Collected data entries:
>>>
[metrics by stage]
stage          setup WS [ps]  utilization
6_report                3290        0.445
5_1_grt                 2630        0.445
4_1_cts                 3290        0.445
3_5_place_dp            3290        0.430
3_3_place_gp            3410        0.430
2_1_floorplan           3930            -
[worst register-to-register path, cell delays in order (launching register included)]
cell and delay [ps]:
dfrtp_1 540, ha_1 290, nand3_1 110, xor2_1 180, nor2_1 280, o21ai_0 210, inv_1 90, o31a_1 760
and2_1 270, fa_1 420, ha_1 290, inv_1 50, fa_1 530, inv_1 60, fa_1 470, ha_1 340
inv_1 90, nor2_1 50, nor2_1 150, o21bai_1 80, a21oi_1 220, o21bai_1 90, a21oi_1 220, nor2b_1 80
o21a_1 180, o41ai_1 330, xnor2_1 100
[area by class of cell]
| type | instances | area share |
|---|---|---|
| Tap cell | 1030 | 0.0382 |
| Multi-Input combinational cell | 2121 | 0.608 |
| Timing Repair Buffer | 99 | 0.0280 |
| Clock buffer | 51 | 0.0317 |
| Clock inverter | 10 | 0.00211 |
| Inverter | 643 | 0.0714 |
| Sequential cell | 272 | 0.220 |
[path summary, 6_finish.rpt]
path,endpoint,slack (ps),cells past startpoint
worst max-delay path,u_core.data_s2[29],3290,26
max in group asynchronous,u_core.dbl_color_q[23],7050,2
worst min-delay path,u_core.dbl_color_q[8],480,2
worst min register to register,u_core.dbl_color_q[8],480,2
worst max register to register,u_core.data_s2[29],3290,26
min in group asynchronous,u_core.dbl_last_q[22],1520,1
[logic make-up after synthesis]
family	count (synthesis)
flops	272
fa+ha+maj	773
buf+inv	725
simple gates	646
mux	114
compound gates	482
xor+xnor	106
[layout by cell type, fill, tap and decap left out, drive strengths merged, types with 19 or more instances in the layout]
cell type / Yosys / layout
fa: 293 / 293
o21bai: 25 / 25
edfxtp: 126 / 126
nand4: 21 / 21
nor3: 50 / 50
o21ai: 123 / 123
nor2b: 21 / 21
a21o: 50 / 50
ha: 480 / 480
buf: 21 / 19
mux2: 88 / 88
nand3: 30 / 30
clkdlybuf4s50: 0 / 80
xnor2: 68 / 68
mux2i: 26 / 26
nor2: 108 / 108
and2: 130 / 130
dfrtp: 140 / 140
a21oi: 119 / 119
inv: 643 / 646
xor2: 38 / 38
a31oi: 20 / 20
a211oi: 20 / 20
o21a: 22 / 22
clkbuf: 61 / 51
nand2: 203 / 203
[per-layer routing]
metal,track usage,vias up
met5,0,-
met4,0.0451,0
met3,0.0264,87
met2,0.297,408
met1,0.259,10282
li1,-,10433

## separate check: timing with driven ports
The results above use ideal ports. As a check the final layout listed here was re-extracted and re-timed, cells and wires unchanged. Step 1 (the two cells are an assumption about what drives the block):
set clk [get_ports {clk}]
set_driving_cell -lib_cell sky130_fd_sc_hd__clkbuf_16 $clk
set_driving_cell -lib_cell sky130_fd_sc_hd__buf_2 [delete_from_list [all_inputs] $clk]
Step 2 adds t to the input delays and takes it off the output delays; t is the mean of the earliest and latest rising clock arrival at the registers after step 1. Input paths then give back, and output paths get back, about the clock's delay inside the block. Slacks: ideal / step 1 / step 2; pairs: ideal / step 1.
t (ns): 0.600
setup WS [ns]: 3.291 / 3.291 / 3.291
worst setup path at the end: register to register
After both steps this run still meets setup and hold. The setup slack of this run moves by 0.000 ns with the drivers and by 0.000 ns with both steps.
This is an optimization exercise on Yosys and OpenROAD, whose aim is small area, a short achievable clock period and few clock cycles per item, not a production implementation.
Power and IR drop assume default switching activity.

delta:
// layer_top
module layer_top (
  input  logic  clk,
  input  logic  reset,
  input  logic  s_valid,
  output logic  s_ready,
  input  layer_pkg::data_t data_in,
  output logic  m_valid,
  input  logic  m_ready,
  output layer_pkg::data_t data_out
);
==> module fc_engine, before the edit <==
module fc_engine (
  input  logic         clk,
  input  logic [127:0] x,        
  input  logic [3:0]   j,        
  input  logic         busy,     
  input  logic         bc_en,    
  input  logic         adv,      
  output logic [15:0]  y
);
  logic [95:0] bc_n, bc_d, bc_q;
  logic [157:0] r1_d, r1_q;
  logic [47:0] r2_d, r2_q;
  always_comb begin
    case (j)
      4'd0 : bc_n = 96'h24d271a4836d006a31256580;
      4'd1 : bc_n = 96'hb8d070588c0020126da450ae;
      4'd2 : bc_n = 96'hb49c86a68596c0e58e428368;
      4'd3 : bc_n = 96'h20524954628600e228000248;
      4'd4 : bc_n = 96'h429a0dc1618d140a29c46208;
      4'd5 : bc_n = 96'h085031a1654da56206c46a49;
      4'd6 : bc_n = 96'h028a86205370b70381aada0e;
      4'd7 : bc_n = 96'h2692a924dc71c86406caea05;
      4'd8 : bc_n = 96'h156a0e001b80a09a29cae58e;
      4'd9 : bc_n = 96'h06eb81a09a1500e268c01045;
      4'd10: bc_n = 96'h201208c4000ea7034e20e380;
      4'd11: bc_n = 96'h030c01228056b4828520eb6d;
      4'd12: bc_n = 96'ha45169405200555229a05256;
      4'd13: bc_n = 96'hc8624e54d006a7024ea31c00;
      4'd14: bc_n = 96'h200431b6d049a30195008356;
      4'd15: bc_n = 96'ha4db4ea86346015181015a45;
      default: bc_n = '0;
    endcase
  end
  assign bc_d = busy ? bc_n : 96'ha4db4ea86346015181015a45;
  always_ff @(posedge clk) begin
    if (bc_en) bc_q <= bc_d;
    if (adv) r1_q <= r1_d;
    if (adv) r2_q <= r2_d;
  end
  fc_stage0 i_stage0 (.x(x), .j(j), .bc(bc_q), .r(r1_d));
  fc_stage1 i_stage1 (.r(r1_q), .q(r2_d));
  fc_stage2 i_stage2 (.r(r2_q), .y(y));
endmodule
==> module layer_datapath, before the edit <==
module layer_datapath (
  input  logic            clk,
  input  logic            in_xfer,    
  input  layer_pkg::data_t data_in,
  input  logic            x_load,     
  input  logic [3:0]      out_j,      
  input  logic            busy,       
  input  logic            bc_en,      
  input  logic            adv,        
  input  logic            out_en,     
  input  logic            sk_en,      
  input  logic            sk_sel,     
  output layer_pkg::data_t data_out
);
  logic [127:0] x_next;    
  logic [127:0] x_cur;     
  layer_pkg::data_t y;
  layer_pkg::data_t sk_data;
  always_ff @(posedge clk) begin
    if (in_xfer) x_next   <= {data_in, x_next[127:16]};
    if (x_load)  x_cur    <= x_next;
    if (sk_en)   sk_data  <= y;
    if (out_en)  data_out <= sk_sel ? sk_data : y;
  end
  fc_engine i_engine (.clk(clk), .x(x_cur), .j(out_j), .busy(busy), .bc_en(bc_en), .adv(adv), .y(y));
endmodule
==> module layer_sequencer, before the edit <==
module layer_sequencer (
  input  logic       clk,
  input  logic       reset,
  input  logic       s_valid,
  output logic       s_ready,
  input  logic       m_ready,
  output logic       m_valid,
  output logic       in_xfer,    
  output logic       x_load,     
  output logic [3:0] out_j,      
  output logic       busy,       
  output logic       bc_en,      
  output logic       adv,        
  output logic       out_en,     
  output logic       sk_en,      
  output logic       sk_sel      
);
  localparam int DEPTH = 2;      
  logic [3:0]       in_cnt;      
  logic [DEPTH-1:0] pv;          
  logic             sk_valid;    
  logic             issue;
  logic             y_valid;
  assign adv     = !sk_valid;
  assign issue   = busy && adv;
  assign y_valid = pv[DEPTH-1];
  assign out_en  = !m_valid || m_ready;
  assign sk_sel  = sk_valid;
  assign sk_en   = adv && y_valid && !out_en;
  assign in_xfer = s_valid && s_ready;
  assign x_load  = in_cnt[3] && (!busy || (issue && out_j == 4'd15));
  assign bc_en   = issue || !busy;
  always_ff @(posedge clk) begin
    if (reset) begin
      in_cnt   <= '0;
      s_ready  <= 1'b1;
      busy     <= 1'b0;
      out_j    <= '0;
      pv       <= '0;
      sk_valid <= 1'b0;
      m_valid  <= 1'b0;
    end else begin
      if (x_load) begin
        in_cnt  <= {3'b000, in_xfer};
        s_ready <= 1'b1;
      end else if (in_xfer) begin
        in_cnt  <= in_cnt + 1'b1;
        s_ready <= (in_cnt != 4'd7);
      end
      if (issue) begin
        out_j <= out_j + 1'b1;
        if (out_j == 4'd15) busy <= 1'b0;
      end
      if (x_load) begin
        busy  <= 1'b1;
        out_j <= '0;
      end
      if (adv) pv <= {pv[DEPTH-2:0], issue};
      if (out_en) begin
        m_valid  <= sk_valid || (adv && y_valid);
        sk_valid <= 1'b0;
      end else if (sk_en) begin
        sk_valid <= 1'b1;
      end
    end
  end
endmodule
Background: an optimization exercise with open tools, aiming at small area, a short achievable clock period and few clock cycles per item. Do not read the settings as production practice. Power and IR drop assume default switching activity.

Setup of oak:
==> flow/design.v (excerpt) <==
module tomasulo_core (
  input  logic                             clk,
  input  logic                             rst,
  input  logic                             instr_req,
  input  logic [tomasulo_pkg::instr_w-1:0] instr,
  input  logic [tomasulo_pkg::reg_w-1:0]   dbg_addr,
  output logic                             instr_ack,
  output logic [tomasulo_pkg::data_w-1:0]  dbg_data,
  output logic                             dbg_busy,
  output logic                             wb_valid,
  output logic [tomasulo_pkg::reg_w-1:0]   wb_dest,
  output logic [tomasulo_pkg::data_w-1:0]  wb_data
);
==> module tomasulo_core, before the edit <==
module tomasulo_core (
  input  logic                             clk,
  input  logic                             rst,
  input  logic                             instr_req,
  input  logic [tomasulo_pkg::instr_w-1:0] instr,
  input  logic [tomasulo_pkg::reg_w-1:0]   dbg_addr,
  output logic                             instr_ack,
  output logic [tomasulo_pkg::data_w-1:0]  dbg_data,
  output logic                             dbg_busy,
  output logic                             wb_valid,
  output logic [tomasulo_pkg::reg_w-1:0]   wb_dest,
  output logic [tomasulo_pkg::data_w-1:0]  wb_data
);
  localparam int Q = 5;
  logic [Q-1:0] q_v;
  logic [Q-1:0] q_mul;
  logic [2:0]   q_dest [Q];
  logic [2:0]   q_sa   [Q];
  logic [2:0]   q_sb   [Q];
  logic [2:0] step;
  logic [31:0] ps;
  logic [31:0] pc;
  logic [0:0] px;
  logic [0:0] nx;
  logic [31:0] regs [1:7];
  logic [3:0] b_one;
  logic [3:0] b_two;
  logic [3:0] b_neg;
  logic [2:0]  op;
  logic [2:0]  i_dest;
  logic [2:0]  i_sa;
  logic [2:0]  i_sb;
  logic        i_add;
  logic        i_mul;
  logic        i_alu;
  logic        accept;
  logic        push;
  logic        pop;
  logic        mstep;
  logic        mlast;
  logic [31:0] rd_a;
  logic [31:0] rd_b;
  logic [31:0] sum;
  logic [31:0] ns;
  logic [31:0] nc;
  logic [31:0] wd_hi;
  logic [8:0] nd;
  logic [8:0] dsel;
  logic [2:0]  nh_sa;
  logic [2:0]  nh_sb;
  logic [8:0] pf;
  logic [8:0] pfd;
  assign {op, i_dest, i_sa, i_sb} = instr;
  assign i_add = (op == tomasulo_pkg::op_add);
  assign i_mul = (op == tomasulo_pkg::op_mul);
  assign i_alu = i_add || i_mul;
  assign mstep = q_v[0] && q_mul[0] && (step != 3'd4);
  assign pop   = q_v[0] && !mstep;
  assign mlast = q_v[0] && q_mul[0] && (step == 3'd3);
  assign accept = instr_req && !instr_ack && (!i_alu || !q_v[Q-1] || pop);
  assign push   = accept && i_alu;
  always_ff @(posedge clk) begin
    if (rst) begin
      instr_ack <= 1'b0;
    end else if (accept) begin
      instr_ack <= 1'b1;
    end else if (!instr_req) begin
      instr_ack <= 1'b0;
    end
  end
  logic [Q-1:0] q_here;
  logic [Q:0]   q_vx;
  assign q_vx = {1'b0, q_v};
  always_comb begin
    for (int i = 0; i < Q; i++) begin
      if (pop) begin
        q_here[i] = push && q_vx[i] && !q_vx[i + 1];
      end else begin
        q_here[i] = push && !q_vx[i] && ((i == 0) || q_vx[(i + Q) % (Q + 1)]);
      end
    end
  end
  always_ff @(posedge clk) begin
    if (rst) begin
      q_v  <= '0;
      step <= '0;
    end else begin
      for (int i = 0; i < Q; i++) begin
        q_v[i] <= (pop ? q_vx[i + 1] : q_v[i]) || q_here[i];
      end
      if (pop) begin
        step <= '0;
      end else if (mstep) begin
        step <= step + 1'b1;
      end
    end
  end
  always_ff @(posedge clk) begin
    for (int i = 0; i < Q; i++) begin
      if (q_here[i]) begin
        q_mul[i]  <= i_mul;
        q_dest[i] <= i_dest;
        q_sa[i]   <= i_sa;
        q_sb[i]   <= i_sb;
      end else if (pop && (i + 1 < Q)) begin
        q_mul[i]  <= q_mul[(i + 1) % Q];
        q_dest[i] <= q_dest[(i + 1) % Q];
        q_sa[i]   <= q_sa[(i + 1) % Q];
        q_sb[i]   <= q_sb[(i + 1) % Q];
      end else if ((i == 0) && mlast) begin
        q_sa[i] <= 3'd0;
        q_sb[i] <= 3'd0;
      end
    end
  end
  always_comb begin
    rd_a = {ps[31] ^ (^px), ps[30:0]};
    rd_b = pc;
    for (int k = 1; k < 8; k++) begin
      if (q_sa[0] == 3'(k)) rd_a = regs[k];
      if (q_sb[0] == 3'(k)) rd_b = regs[k];
    end
  end
  assign sum = rd_a + rd_b;
  always_comb begin
    case (step)
      3'd0: nd = {rd_b[23:16], rd_b[15]};
      3'd1: nd = {rd_b[15:8], rd_b[7]};
      3'd2: nd = {rd_b[7:0], 1'b0};
      default: nd = '0;
    endcase
  end
  assign nh_sa = (pop && q_v[1 % Q] && (Q > 1)) ? q_sa[1 % Q] : i_sa;
  assign nh_sb = (pop && q_v[1 % Q] && (Q > 1)) ? q_sb[1 % Q] : i_sb;
  always_comb begin
    pf = '0;
    for (int k = 1; k < 8; k++) begin
      if (nh_sb == 3'(k)) pf = regs[k][31:23];
    end
    if (pop && (q_dest[0] == nh_sb) && (nh_sb != 3'd0)) pf = sum[31:23];
  end
  assign pfd = {pf[8:1], pf[0]};
  always_comb begin
    if (mstep) begin
      dsel = ((q_sa[0] == 3'd0) || (q_sb[0] == 3'd0)) ? '0 : nd;
    end else begin
      dsel = ((nh_sa == 3'd0) || (nh_sb == 3'd0)) ? '0 : pfd;
      dsel[8:9] = '0;
    end
  end
  always_ff @(posedge clk) begin
    for (int i = 0; i < 4; i++) begin
      b_one[i] <= dsel[2 * i + 1] ^ dsel[2 * i];
      b_two[i] <= (dsel[2 * i + 2] & ~dsel[2 * i + 1] & ~dsel[2 * i]) |
                  (~dsel[2 * i + 2] & dsel[2 * i + 1] & dsel[2 * i]);
      b_neg[i] <= dsel[2 * i + 2];
    end
  end
  mul_csa_step csa_inst (.a(rd_a), .one(b_one), .two(b_two), .neg(b_neg),
                         .ps(ps), .pc(pc), .s(ns), .c(nc), .x(nx));
  always_ff @(posedge clk) begin
    if (rst || !mstep) begin
      ps <= '0;
      pc <= '0;
      px <= '0;
    end else begin
      ps <= ns;
      pc <= nc;
      px <= nx;
    end
  end
  assign wd_hi = rst ? 32'd0 : sum;
  always_ff @(posedge clk) begin
    for (int k = 1; k < 8; k++) begin
      if (rst || (pop && (q_dest[0] == 3'(k)))) begin
        regs[k] <= {wd_hi[31:3], rst ? 3'(k) : sum[2:0]};
      end
    end
  end
  always_ff @(posedge clk) begin
    if (rst) begin
      wb_valid <= 1'b0;
    end else begin
      wb_valid <= pop;
    end
    wb_dest <= q_dest[0];
    wb_data <= sum;
  end
  always_comb begin
    dbg_data = '0;
    for (int k = 1; k < 8; k++) begin
      if (dbg_addr == 3'(k)) dbg_data = regs[k];
    end
  end
  always_comb begin
    dbg_busy = wb_valid && (wb_dest == dbg_addr);
    for (int i = 0; i < Q; i++) begin
      if (q_v[i] && (q_dest[i] == dbg_addr)) dbg_busy = 1'b1;
    end
    if (dbg_addr == 3'd0) dbg_busy = 1'b0;
  end
endmodule
What follows belongs to an exercise in optimizing a design on an open flow for small area, a short achievable clock period and few clock cycles; a production flow would make more cautious choices.
At most, simulation tests tie the RTL to the original design; equivalence was not proved.
Power is estimated from default activity; no workload was simulated.

// ccl_centroid
module ccl_centroid (
    input  logic                      clk,
    input  logic                      reset,
    input  logic                      img_vsync,
    input  logic                      img_href,
    input  logic                      img_bit,
    output logic                      region_valid,
    output ccl_region_pkg::label_t    region_label,
    output ccl_region_pkg::area_t     region_area,
    output ccl_region_pkg::centroid_t centroid_x,
    output ccl_region_pkg::centroid_t centroid_y,
    output logic                      report_done
);
    logic                   rst_q;
    logic                   pix_valid;
    logic                   pix_bit;
    ccl_frame_pkg::coord_t  pix_x;
    ccl_frame_pkg::coord_t  pix_y;
    logic                   frame_start;
    logic                   frame_end;
    ccl_region_pkg::label_t cur_label;
    logic                   need_new;
    ccl_region_pkg::label_t n_labels;
    logic                   acc_en;
    logic                   acc_new;
    ccl_frame_pkg::coord_t  acc_x;
    ccl_frame_pkg::coord_t  acc_y;
    logic [31:1]            sel;        
    ccl_region_pkg::label_t rd_label;   
    logic                   busy;
    logic                   phase;
    logic                   go;
    logic                   empty_done;
    logic [8:0]             area_rd;
    logic [10:0]            sum_x_rd;
    logic [10:0]            sum_y_rd;
    frame_timing frame_timing_inst (
        .clk         (clk),
        .reset       (reset),
        .img_vsync   (img_vsync),
        .img_href    (img_href),
        .img_bit     (img_bit),
        .rst_q       (rst_q),
        .pix_valid   (pix_valid),
        .pix_bit     (pix_bit),
        .pix_x       (pix_x),
        .pix_y       (pix_y),
        .frame_start (frame_start),
        .frame_end   (frame_end)
    );
    label_assigner label_assigner_inst (
        .clk         (clk),
        .pix_valid   (pix_valid),
        .pix_bit     (pix_bit),
        .pix_x       (pix_x),
        .pix_y       (pix_y),
  ...
For scale: roughly 2900 cells after synthesis, about 1200 flip-flops, ~39 I/O pins, about 0.047 mm2 of cells after synthesis.
export LEC_CHECK = 0
export CAP_MARGIN = 20
export CORE_MARGIN = 2
export CORE_UTILIZATION = 40
export SLEW_MARGIN = 20
create_clock -name core_clock -period 34.0 [get_ports {clk}]
run.sh (not shown) runs the stock make flow with config.mk's settings and CLKGATE_MAP_FILE= SYNTH_SCRIPT=/design/flow/synth_recipe.tcl, a recipe that flattens the netlist after the stock synthesis.
Testbench counts at the start, summed over its fixed seeds: cycles 57,272.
<<<
● **TASK**:
Copy out each line of the entries above that holds "worst".

● **ANSWER TO THE EXERCISE**:
[worst register-to-register path, cell delays in order (launching register included)]
worst max-delay path,u_core.data_s2[29],3290,26
worst min-delay path,u_core.dbl_color_q[8],480,2
worst min register to register,u_core.dbl_color_q[8],480,2
worst max register to register,u_core.data_s2[29],3290,26
worst setup path at the end: register to register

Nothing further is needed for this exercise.